Uffe (Wieda)

Uffe
Part of the middle course of the Uffe through Bad Sachsa
Country Germany
States Thuringia, Lower Saxony
Physical characteristics
River mouth Wieda
51°33′14″N 10°39′21″E / 51.5538°N 10.6557°E / 51.5538; 10.6557Coordinates: 51°33′14″N 10°39′21″E / 51.5538°N 10.6557°E / 51.5538; 10.6557
Basin features
Progression WiedaZorgeHelmeUnstrutSaaleElbeNorth Sea

The Uffe is a German river in the states of Lower Saxony and Thuringia.

It has its source on the Großer Bockstalskopf in Lower Saxony, a subpeak of the Ravensberg mountain, and flows through the town of Bad Sachsa down to the village of Neuhof. From there the Uffe is known as the Sachsengraben ("Saxon Ditch") and continues to the village of Branderode.

The stream then sinks into the gypsum karst, before reaching the River Wieda beyond the village of Obersachswerfen. The Wieda, too, regularly dries up behind the hamlet of Wiedigshof.

Until the middle of the last century the Uffe divided in the village of Neuhof. The main stream flowed towards Klettenberg and Holbach where its water power was used in several mills. This stream is still called the Uffe today. The branch running towards Branderode is called the Sachsengraben and passes the villages of Branderode and Obersachswerfen before discharging below Schwinden into the Wieda, which flows into the Zorge downstream of Schwinden. The waters of the Zorge pass down the Helme, Unstrut and Saale into the Elbe.

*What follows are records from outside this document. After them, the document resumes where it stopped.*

Source: an optimization exercise on an open RTL-to-GDS flow (aim: small area and a short achievable clock period). Production flows keep margins and buffers that such runs may drop. In this exercise RTL edits were held to simulation tests only and were not proved equivalent to the original.

==> design.v <==
module signed_vector_division(in_vector_1, in_vector_2, clk, out_vector);
  parameter LEFT_SHIFT_RESOLUTION = 10;  
  input clk;
  input  [56:0] in_vector_1, in_vector_2;
  output [56:0] out_vector;
  reg [18:0] reg_x1, reg_x2;
  reg [18:0] reg_y1, reg_y2;   
  reg [18:0] reg_z1, reg_z2;
  reg [27:0] x1_left_shift, y1_left_shift, z1_left_shift;   
  reg x_sign_bit, y_sign_bit, z_sign_bit;
  reg [27:0] reg_x, reg_y, reg_z;      
  reg [56:0] reg_out_vector;           
  always @(posedge clk)
    begin : SIGNED_VECTOR_DIVISION
      reg_x1[18:0] = in_vector_1[56:38];             
      reg_x2[18:0] = in_vector_2[56:38];
      reg_y1[18:0] = in_vector_1[37:19];             
      reg_y2[18:0] = in_vector_2[37:19];
      reg_z1[18:0] = in_vector_1[18:0];              
      reg_z2[18:0] = in_vector_2[18:0];
      x1_left_shift[27:0] = reg_x1[17:0] << LEFT_SHIFT_RESOLUTION;  
      y1_left_shift[27:0] = reg_y1[17:0] << LEFT_SHIFT_RESOLUTION;   
      z1_left_shift[27:0] = reg_z1[17:0] << LEFT_SHIFT_RESOLUTION;  
      reg_x[27:0] <= x1_left_shift[27:0] / reg_x2[17:0]; 
      reg_y[27:0] <= y1_left_shift[27:0] / reg_y2[17:0];   
      reg_z[27:0] <= z1_left_shift[27:0] / reg_z2[17:0];
      x_sign_bit <= reg_x1[18] ^ reg_x2[18];
      y_sign_bit <= reg_y1[18] ^ reg_y2[18];
      z_sign_bit <= reg_z1[18] ^ reg_z2[18];
      reg_out_vector[56:0] <= { {x_sign_bit, reg_x[17:0]}, {y_sign_bit, reg_y[17:0]}, {z_sign_bit, reg_z[17:0]} };
    end
  assign out_vector[56:0] = reg_out_vector[56:0];
endmodule
==> run.sh <==
#!/bin/bash
# synth_recipe.tcl (not shown) runs the flow's synth.tcl, then flattens the netlist and writes it again
# the make line also repeats each setting of config.mk as NAME=value (left out here)
make -C /OpenROAD-flow-scripts/flow DESIGN_CONFIG=/design/flow/config.mk WORK_HOME=/design/flow/orfs CLKGATE_MAP_FILE= SYNTH_SCRIPT=/design/flow/synth_recipe.tcl finish
==> config.mk <==
export PLATFORM = sky130hd
export DESIGN_NAME = signed_vector_division
export DESIGN_NICKNAME = signed_vector_division
export VERILOG_FILES = /design/flow/design.v
export SDC_FILE = /design/flow/constraint.sdc
export NUM_CORES = 4
export LEC_CHECK = 0
export CAP_MARGIN = 20
export CORE_MARGIN = 2
export CORE_UTILIZATION = 40
export SLEW_MARGIN = 20
==> constraint.sdc <==
create_clock -name core_clock -period 80.0 [get_ports {clk}]
set_input_delay 16.0000 -clock core_clock [delete_from_list [all_inputs] [get_ports {clk}]]
set_output_delay 16.0000 -clock core_clock [all_outputs]
set_load 0.01 [all_outputs]
==> results of run 1 <==
per-stage QoR:
step | hold slack [ps] | TNS (ps) | setup slack (ps)
5_1_grt | 333 | -1230 | -575
3_3_place_gp | 310 | -1880 | -1300
3_5_place_dp | 312 | -4880 | -2020
4_1_cts | 317 | 0 | 5.48
2_1_floorplan | 310 | 0 | 5.81
6_report | 318 | 0 | 2540
state kept, by name, summed over array words and instances (netlist names):
register        flops
reg_z              18
reg_y              18
z_sign_bit          1
y_sign_bit          1
reg_x              18
x_sign_bit          1
reg_out_vector     57
repair_timing:
item / CTS / global route
cloned: 2 / 12
pin swaps: 12 / 244
setup endpoints to repair: 3 / 6
buffers inserted: 15 / 197
gates resized for setup: 56 / 707
synthesized netlist by cell type, types with 31 or more instances:
cell type and n:
nor3_1 314, and4_1 41, o21bai_1 82, dfxtp_1 114, xor2_1 198, a211oi_1 75
nand2_1 694, nand3_1 166, xnor2_1 420, buf_1 31, and2_1 79, a21oi_1 706
or4_1 31, nor2b_1 109, a21o_1 417, ha_1 1026, o31ai_1 123, a31oi_1 102
a211o_1 43, and3_1 68, mux2i_1 91, nor4_1 42, mux2_2 282, a21boi_0 47
or3_1 87, o21a_1 336, a221oi_1 33, or2_2 61, nor2_1 790, nand4_1 114
inv_1 333, o211ai_1 89, o21ai_0 527, nand2b_1 122, clkbuf_1 175
worst paths after layout:
path	startpoint	end	slack, ps	cells past startpoint
min	reg_y[17]	reg_out_vector[36]	320	0
max reg2reg	reg_x[14]	reg_out_vector[52]	79490	0
min reg2reg	reg_y[17]	reg_out_vector[36]	320	0
max	in_vector_2[11]	reg_z[0]	2540	312
cell families after synthesis:
kind of cell,share of synthesized area (%)
and+or+nand+nor,22.8
DFF,3.73
buffers and inverters,3.71
xor gates and xnor gates,8.86
muxes,6.94
AOI/OAI and AO/OA,32.8
adders and majority gates,21.1
layer usage:
layer	part of all wire (%)	track usage, %
met5	0	0
met4	3.3	8.53
met3	4.4	2.40
met2	47	45.7
met1	45	34.8
cell type report:
class                   count  area (sq um)
repair inverters            3          17.5
well taps                2030          2540
inverters                 353          1360
multi-input cells        7864         60000
flip-flops and latches    114          2280
fillers                 15044         76800
clock buffers              17           425
repair buffers            976          8260
clock inverters            15           146
==> flow_metrics.env, run 1 <==
export IMPL_die_area_sq_um=156000
export IMPL_status="timing/DRC/antenna clean"
export IMPL_syn_nets=9709
export IMPL_cts_hold_buf=0
export IMPL_critPathMaxStageDelay_ps=560
export IMPL_drc=0
export IMPL_fin_area_sq_um=75100
export IMPL_first_pass_iters=6
export IMPL_dr_first_iter_drc_count=4274
export IMPL_finalNetCount=10473
export IMPL_synth_seq_area_share_pct=3.73
export IMPL_vias=68381
export IMPL_cpMostUsedCell="o21a_1"
export IMPL_min_period_over_period_pct=96.8
export IMPL_final_cell_mix="ha_1, nor2_1, buf_4"
export IMPL_synthToLayoutAreaGrowth_pct=22.8
export IMPL_tightest_slew_ps=1050
export IMPL_fmax_mhz=12.9
export IMPL_critical_path_top_delay_family="compound AO/OA/AOI/OAI gates"
export IMPL_numPortBuffers=171
export IMPL_cp_arrival_ps=77930
export IMPL_async_flop_share_pct=0
export IMPL_synth_edff_count=0
export IMPL_gr_total_overflow=0
export IMPL_viasPerCell=6.01
export IMPL_start_kind="primary input"
export IMPL_path_max_fanout=11
export IMPL_cp_required_ps=80470
export IMPL_path_buf_inv=26
export IMPL_grt_usage_pct=26.6
export IMPL_synthFlopType="dfxtp_1"
export IMPL_ys_warn_count=1
export IMPL_hold_viol=0
export IMPL_die_x_um=395
export IMPL_instances_no_fill=11372
export IMPL_clockBufferDepth=2
export IMPL_crit_type="primary input to flop"
export IMPL_dp_cells=11114
export IMPL_clkSlewWorstSetupHoldPaths_ps=80
export IMPL_cts_inserted_buffers=17
export IMPL_synth_area_per_cell_sq_um=7.14
export IMPL_synth_area_top_cells="ha_1, xnor2_1, a21oi_1"
export IMPL_grt_pass1_wl_um=340000
export IMPL_synth_area_sq_um=61100
export IMPL_finClkSkew_ps=24.3
export IMPL_wirelength_um=222000
export IMPL_initial_utilization_pct=40.2
export IMPL_core_area_sq_um=152000
export IMPL_endpoint_kind="flop"
export IMPL_ios=172
export IMPL_antenna_found_initial=4
export IMPL_syn_instance_count=8565
export IMPL_rows=143
export IMPL_crit_path_top_delay_cell="or4_4"
export IMPL_mostFrequentLayoutCell="ha_1"
export IMPL_finalWeightedCongestion=0.956
export IMPL_clkLatencyLatePin_ps=600
export IMPL_grt_pass1_vias=63550
export IMPL_grt_max_degree=36
export IMPL_n_antenna_cell=0
export IMPL_cts_sinks=114
export IMPL_cts_tree="built"
export IMPL_cts_root_buf="clkbuf_16"
export IMPL_hpwl_um=171000
export IMPL_netlist_area_leader_share_pct=21.0
export IMPL_yosysTopAreaCell="ha_1"
export IMPL_setup_viol=0
export IMPL_hold_class="flop to flop"
export IMPL_post_route_min_period_ps=77460
export IMPL_drv_cap=0
export IMPL_ys_ff_latch=114
export IMPL_dpl_cell_area_sq_um=69200
export IMPL_drive_above_1_share_pct=19.7
export IMPL_relSlewSlack_pct=29.9
export IMPL_final_util_pct=49.4
export IMPL_die_y_um=395
export IMPL_cts_htree_levels=4
export IMPL_avgRoutedWirePerCell_um=19.6
export IMPL_report_final_slew_viol_count=0
export IMPL_synth_distinct_cells=123
export IMPL_postRouteAntennaNets=0
==> run 2: changes to the inputs <==
==> design.v (replaced) <==
module vd_front (
  input  [17:0] m1,
  input  [17:0] m2,
  output [16:0] dn,      
  output [17:0] r0,      
  output [7:0]  feed     
);
  wire [9:0] a = m1[17:8];
  wire [9:0] r [0:10];
  assign r[0] = 10'd0;
  genvar j;
  generate
    for (j = 1; j <= 10; j = j + 1) begin : rs
      wire [j-1:0] t;
      if (j == 1) begin : t1
        assign t = a[9];
      end else begin : tn
        assign t = {r[j-1][j-2:0], a[10-j]};
      end
      wire hi_zero = ~|m2[17:j];
      wire ge = hi_zero & (t >= m2[j-1:0]);
      wire [j-1:0] d = t - m2[j-1:0];
      wire [j-1:0] n = ge ? d : t;
      if (j < 10) begin : pad
        assign r[j] = {{(10-j){1'b0}}, n};
      end else begin : nopad
        assign r[j] = n;
      end
    end
  endgenerate
  wire c4 = ~|m2[17:2];
  wire [17:0] u1 = c4 ? {m2[1:0], 16'd0} : m2;
  wire c3 = ~|u1[17:10];
  wire [17:0] u2 = c3 ? {u1[9:0], 8'd0} : u1;
  wire c2 = ~|u2[17:14];
  wire [17:0] u3 = c2 ? {u2[13:0], 4'd0} : u2;
  wire c1 = ~|u3[17:16];
  wire [17:0] u4 = c1 ? {u3[15:0], 2'd0} : u3;
  wire c0 = ~u4[17];
  wire [17:0] u5 = c0 ? {u4[16:0], 1'b0} : u4;
  assign dn = u5[16:0];
  wire [34:0] y0 = {17'd0, r[10], m1[7:0]};
  wire [34:0] y1 = c4 ? {y0[18:0], 16'd0} : y0;
  wire [34:0] y2 = c3 ? {y1[26:0], 8'd0} : y1;
  wire [34:0] y3 = c2 ? {y2[30:0], 4'd0} : y2;
  wire [34:0] y4 = c1 ? {y3[32:0], 2'd0} : y3;
  wire [34:0] y5 = c0 ? {y4[33:0], 1'b0} : y4;
  assign r0 = y5[25:8];
  assign feed = y5[7:0];
endmodule
module vd_back (
  input  [16:0] dn,
  input  [17:0] r0,
  input  [7:0]  feed,
  output [17:0] q
);
  wire [19:0] dp = {3'b001, dn};     
  wire [19:0] ws [0:18];
  wire [19:0] wc [0:18];
  wire [17:0] pd, nd;
  assign ws[0] = {2'b00, r0};
  assign wc[0] = 20'd0;
  genvar k;
  generate
    for (k = 0; k < 18; k = k + 1) begin : st
      wire b = (k < 8) ? feed[7-k] : 1'b0;
      wire [19:0] vs = {ws[k][18:0], b};
      wire [19:0] vc = {wc[k][18:0], 1'b0};
      wire [3:0] est = ws[k][19:16] + wc[k][19:16];
      wire pos = ~est[3];
      wire zer = &est;
      wire neg = est[3] & ~zer;
      wire [19:0] op = ({20{pos}} & ~dp) | ({20{neg}} & dp);
      wire [19:0] sm = vs ^ vc ^ op;
      wire [19:0] cy = (vs & vc) | (vs & op) | (vc & op);
      assign ws[k+1] = sm;
      assign wc[k+1] = {cy[18:0], pos};
      assign pd[17-k] = pos;
      assign nd[17-k] = neg;
    end
  endgenerate
  wire [19:0] rf = ws[18] + wc[18];
  assign q = pd - nd - {17'd0, rf[19]};
endmodule
module signed_vector_division(in_vector_1, in_vector_2, clk, out_vector);
  input clk;
  input  [56:0] in_vector_1, in_vector_2;
  output [56:0] out_vector;
  reg [2:0]  s_r;
  reg [16:0] dn_r [0:2];
  reg [17:0] r0_r [0:2];
  reg [7:0]  fd_r [0:2];
  reg [56:0] out_r;
  wire [16:0] dn [0:2];
  wire [17:0] r0 [0:2];
  wire [7:0]  fd [0:2];
  wire [17:0] q  [0:2];
  genvar i;
  generate
    for (i = 0; i < 3; i = i + 1) begin : c
      vd_front f (.m1(in_vector_1[19*i+17:19*i]), .m2(in_vector_2[19*i+17:19*i]),
                  .dn(dn[i]), .r0(r0[i]), .feed(fd[i]));
      vd_back b (.dn(dn_r[i]), .r0(r0_r[i]), .feed(fd_r[i]), .q(q[i]));
      always @(posedge clk) begin
        s_r[i]  <= in_vector_1[19*i+18] ^ in_vector_2[19*i+18];
        dn_r[i] <= dn[i];
        r0_r[i] <= r0[i];
        fd_r[i] <= fd[i];
        out_r[19*i+18:19*i] <= {s_r[i], q[i]};
      end
    end
  endgenerate
  assign out_vector = out_r;
endmodule
==> run 2 against run 1 <==
Global-route usage fell by 1.4 points. Utilization fell by 6.4 points. Final area fell by 14%.
==> flow_metrics.env, run 2 <==
export IMPL_status="timing/DRC/antenna clean"
export IMPL_synth_seq_area_share_pct=6.31
export IMPL_fmax_mhz=17.9
export IMPL_ios=172
export IMPL_clkSlewWorstSetupHoldPaths_ps=90
export IMPL_synthFlopType="dfxtp_1"
export IMPL_cts_htree_levels=4
export IMPL_reg2reg_slack_ps=24140
export IMPL_hold_ws_ps=334
export IMPL_first_pass_iters=6
export IMPL_drc=0
export IMPL_numPortBuffers=171
export IMPL_fin_area_sq_um=64200
export IMPL_synth_edff_count=0
export IMPL_mostFrequentLayoutCell="fa_1"
export IMPL_grt_max_degree=57
export IMPL_dr_first_iter_drc_count=4101
export IMPL_top_layer="met5"
export IMPL_relSlewSlack_pct=24.0
export IMPL_wirelength_um=191000
export IMPL_die_area_sq_um=153000
export IMPL_instances_no_fill=9482
export IMPL_dr_wl_met3_um=12400
export IMPL_clockBufferDepth=2
export IMPL_final_cell_mix="fa_1, inv_1, nand2_1"
export IMPL_hpwl_um=154000
export IMPL_final_util_pct=43.0
export IMPL_cts_hold_buf=0
export IMPL_multiInputGateArea_sq_um=50900
export IMPL_holdPathStages=0
export IMPL_cts_inserted_buffers=17
export IMPL_endpoint_kind="flop"
export IMPL_crit_type="flop to flop"
export IMPL_rr_worst_depth=209
export IMPL_yosysMostFrequentCell="fa_1"
export IMPL_tightest_slew_ps=1140
export IMPL_vias=52553
export IMPL_largest_register_ffs=57
export IMPL_syn_instance_count=7572
export IMPL_critPathMaxStageDelay_ps=870
export IMPL_hold_start="s_r[0]"
export IMPL_crit_path_top_delay_cell="nor2_1"
export IMPL_wl_met2_um=90200
export IMPL_postRouteAntennaNets=0
export IMPL_antenna_found_initial=4
export IMPL_finalWeightedCongestion=0.944
export IMPL_rr_endpoint="out_r[36]"
export IMPL_setup_viol=0
export IMPL_synth_area_top_cells="fa_1, ha_1, dfxtp_1"
export IMPL_dp_cells=9447
export IMPL_clkLatencyLatePin_ps=560
export IMPL_cp_arrival_ps=56340
export IMPL_rsz0062_at_grt="false"
export IMPL_report_final_slew_viol_count=0
export IMPL_hold_class="flop to flop"
export IMPL_cp_required_ps=80480
export IMPL_reg_top3="out_r (57), r0_r (54), dn_r (51)"
export IMPL_rr_startpoint="dn_r[1][16]"
export IMPL_whs_endpoint="out_r[18]"
export IMPL_finalNetCount=9024
export IMPL_die_y_um=391
export IMPL_post_route_min_period_ps=55860
export IMPL_avgRoutedWirePerCell_um=20.1
export IMPL_synth_area_per_cell_sq_um=7.92
export IMPL_finalWorstSetupSlack_ps=24140
export IMPL_cpMostUsedCell="a21oi_1"
export IMPL_fillers=15026
export IMPL_min_period_over_period_pct=69.8
export IMPL_gr_total_overflow=0
export IMPL_grt_pass1_vias=52950
export IMPL_drv_cap=0
export IMPL_drive_above_1_share_pct=3.79
export IMPL_post_place_ws_ps=23900
export IMPL_synthTopCellsByCount="fa_1, inv_1, nand2_1"
export IMPL_yosysTopAreaCell="fa_1"
export IMPL_viasPerCell=5.54
export IMPL_cts_setup_buffers=0
export IMPL_path_max_fanout=24
export IMPL_grt_usage_pct=25.1
export IMPL_cts_sinks=189
export IMPL_hold_viol=0
export IMPL_grt_pass1_wl_um=304000
export IMPL_regArea_sq_um=3790
export IMPL_synthToLayoutAreaGrowth_pct=7.13
export IMPL_ys_warn_count=9
export IMPL_synth_area_sq_um=60000
export IMPL_largest_register="out_r"
export IMPL_ys_ff_latch=189
export IMPL_die_x_um=391
export IMPL_tns_ps=0
export IMPL_netlist_area_leader_share_pct=31.5
export IMPL_core_area_sq_um=149000
export IMPL_async_flop_share_pct=0
export IMPL_start_kind="flop"
export IMPL_initial_utilization_pct=40.1
export IMPL_finClkSkew_ps=20.2
export IMPL_rows=142
export IMPL_dpl_cell_area_sq_um=63500
export IMPL_synth_distinct_cells=101
export IMPL_post_cts_resize_count=0
export IMPL_cts_tree="built"
export IMPL_cts_root_buf="clkbuf_16"
export IMPL_syn_nets=9144
export IMPL_wl_met1_um=83100
[run 2: per-layer routing]
metal | vias to the layer above | track usage [%]
met5 | - | 0
met4 | 4 | 7.02
met3 | 276 | 3.06
met2 | 1787 | 42.2
met1 | 25591 | 34.0
li1 | 24895 | -
[run 2: kinds of logic (layout without fill, tap and decap cells)]
group,Yosys count,after routing,synth area share [%]
other,0,1,0
multiplexers,115,115,2.13
buffers and inverters,1405,1298,8.88
flip-flops,189,189,6.31
XOR/XNOR,365,365,5.95
AO/OA/AOI/OAI,2042,2042,20.0
AND/OR/NAND/NOR,1999,1999,14.5
adder cells (fa/ha/maj),1457,1457,42.2
[run 2: cell type report]
class                   instances  area share [%]
flip-flops and latches        189            5.89
clock inverters                15           0.343
inverters                     959            5.61
clock buffers                  17           0.662
diodes                          1         0.00390
multi-input cells            5978            79.3
well taps                    2016            3.93
repair buffers                307            4.29
[run 2: critical path, delay by kind of cell (launching register included)]
| kind | cells | cell delay (ps) |
|---|---|---|
| AO/OA/AOI/OAI | 62 | 12000 |
| AND/OR/NAND/NOR | 25 | 8770 |
| XOR/XNOR | 40 | 11480 |
| buffers and inverters | 44 | 8910 |
| adder cells (fa/ha/maj) | 38 | 14150 |
| flip-flops | 1 | 320 |
[run 2: how the worst max path moves through the flow]
stage           endpoint        start  cells after the start  slack, ps
2_1_floorplan  out_r[36]  dn_r[1][16]                    223      29960
3_3_place_gp   out_r[36]  dn_r[1][16]                    209      23890
3_5_place_dp   out_r[36]  dn_r[1][16]                    209      23900
4_1_cts        out_r[36]  dn_r[1][16]                    209      23780
5_1_grt        out_r[36]  dn_r[1][16]                    210      19220
6_report       out_r[36]  dn_r[1][16]                    209      24140

what the ideal ports hide:
The flow's constraints put no driver on any port. The routed layouts listed below were extracted and timed again, unchanged, in two steps.
Step 1 (the two cells are an assumption about what drives the block):
set clk [get_ports {clk}]
set_driving_cell -lib_cell sky130_fd_sc_hd__clkbuf_16 $clk
set_driving_cell -lib_cell sky130_fd_sc_hd__buf_2 [delete_from_list [all_inputs] $clk]
Step 2, shift: input delay + t, output delay - t, t = (earliest + latest rising clock arrival at the registers) / 2. This alone moves slack from input paths to output paths.
a / b / c = ideal / step 1 / step 2; a / b = the first two.
run | shift t [ns] | slack for setup (ns) | hold slack, ns
run 1 | 0.672 | 2.543 / 2.604 / 1.932 | 0.318 / 0.318 / 0.318
run 2 | 0.628 | 24.139 / 24.139 / 24.139 | 0.334 / 0.334 / 0.334
After both steps every run listed still meets setup and hold. For run 1, which loses most, drivers alone change the setup slack by +0.061 ns; drivers and shift together by -0.611 ns.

Today the Uffe has no direct route beyond Neuhof (a sewage farm intervenes) and it now begins in front of a bridge (Branderode - Klettenberg road) about 5 metres above the Sachsengraben. Due to the lack of a link to the 'main' Uffe, it is usually dry there, is filled by springs and flows through the villages of Klettenberg and Holbach, by the B 243 federal road, onto the Ichte.

Into the Ichte flows from Klettenberg and Holbach a stream, that branches near Branderode and Neuhof from the Uffe and the Sachsengraben. This produces a fork in the Uffe, in which one stream empties into the Wieda and the other into the Ichte.

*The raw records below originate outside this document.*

This is an optimization exercise on Yosys and OpenROAD, whose aim is small area, a short achievable clock period and few clock cycles, not a production implementation. Where RTL was checked, it was by simulation tests only, not by an equivalence proof against the original. No functional check of the RTL was part of runs 3 to 6. Power figures rest on the tool's default switching activity, not on a simulated workload.

==> design/flow/design.v <==
module alu (
   input  logic [31:0]  i_a,
   input  logic [31:0]  i_b,
   input  logic         i_sub,       
   input  logic         i_arith,     
   input  logic         i_left,      
   input  logic         i_sel_sum,
   input  logic         i_sel_sh,
   input  logic         i_sel_xor,
   input  logic         i_sel_or,
   input  logic         i_sel_and,
   input  logic         i_sel_lt,
   input  logic         i_sel_ltu,
   input  logic         i_sel_b,
   output logic [31:0]  o_result,
   output logic [31:0]  o_sum,
   output logic         o_lt,
   output logic         o_ltu,
   output logic         o_eq         
);
   logic [32:0] sum;
   logic [31:0] shin, shl, shr, x;
   add_sk #(.W(32)) uu_add (.i_a(i_a), .i_b(i_b), .i_cin(i_sub), .o_sum(sum[31:0]), .o_cout(sum[32]));
   assign o_sum = sum[31:0];
   assign o_ltu = ~sum[32];
   assign o_lt  = (i_a[31] ^ ~i_b[31]) ? i_a[31] : sum[31];
   assign x     = i_a ^ i_b;
   assign o_eq  = &x;
   always_comb begin
      for (int i = 0; i < 32; i++) shin[i] = i_left ? i_a[31-i] : i_a[i];
   end
   assign shr = 32'($signed({i_arith & i_a[31], shin}) >>> i_b[4:0]);
   always_comb begin
      for (int i = 0; i < 32; i++) shl[i] = shr[31-i];
   end
   assign o_result = ({32{i_sel_sum}} & sum[31:0])
                   | ({32{i_sel_sh & ~i_left}} & shr)
                   | ({32{i_sel_sh & i_left}}  & shl)
                   | ({32{i_sel_xor}} & x)
                   | ({32{i_sel_or}}  & (i_a | i_b))
                   | ({32{i_sel_and}} & (i_a & i_b))
                   | ({32{i_sel_b}}   & i_b)
                   | {31'd0, (i_sel_lt & o_lt) | (i_sel_ltu & o_ltu)};
endmodule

Heimatkunde der Stadt Nordhausen, p. 24, E. Haacke’s Buchhandlung, Nordhausen, 1904.

Between Bad Sachsa and Neuhof, the Uffe flows immediately past the foot of the Sachsenstein, a former coral reef in the Zechstein Sea. Here, by a section of the Northeim–Nordhausen railway, are the ruins of an old castle, the Sachsenburg.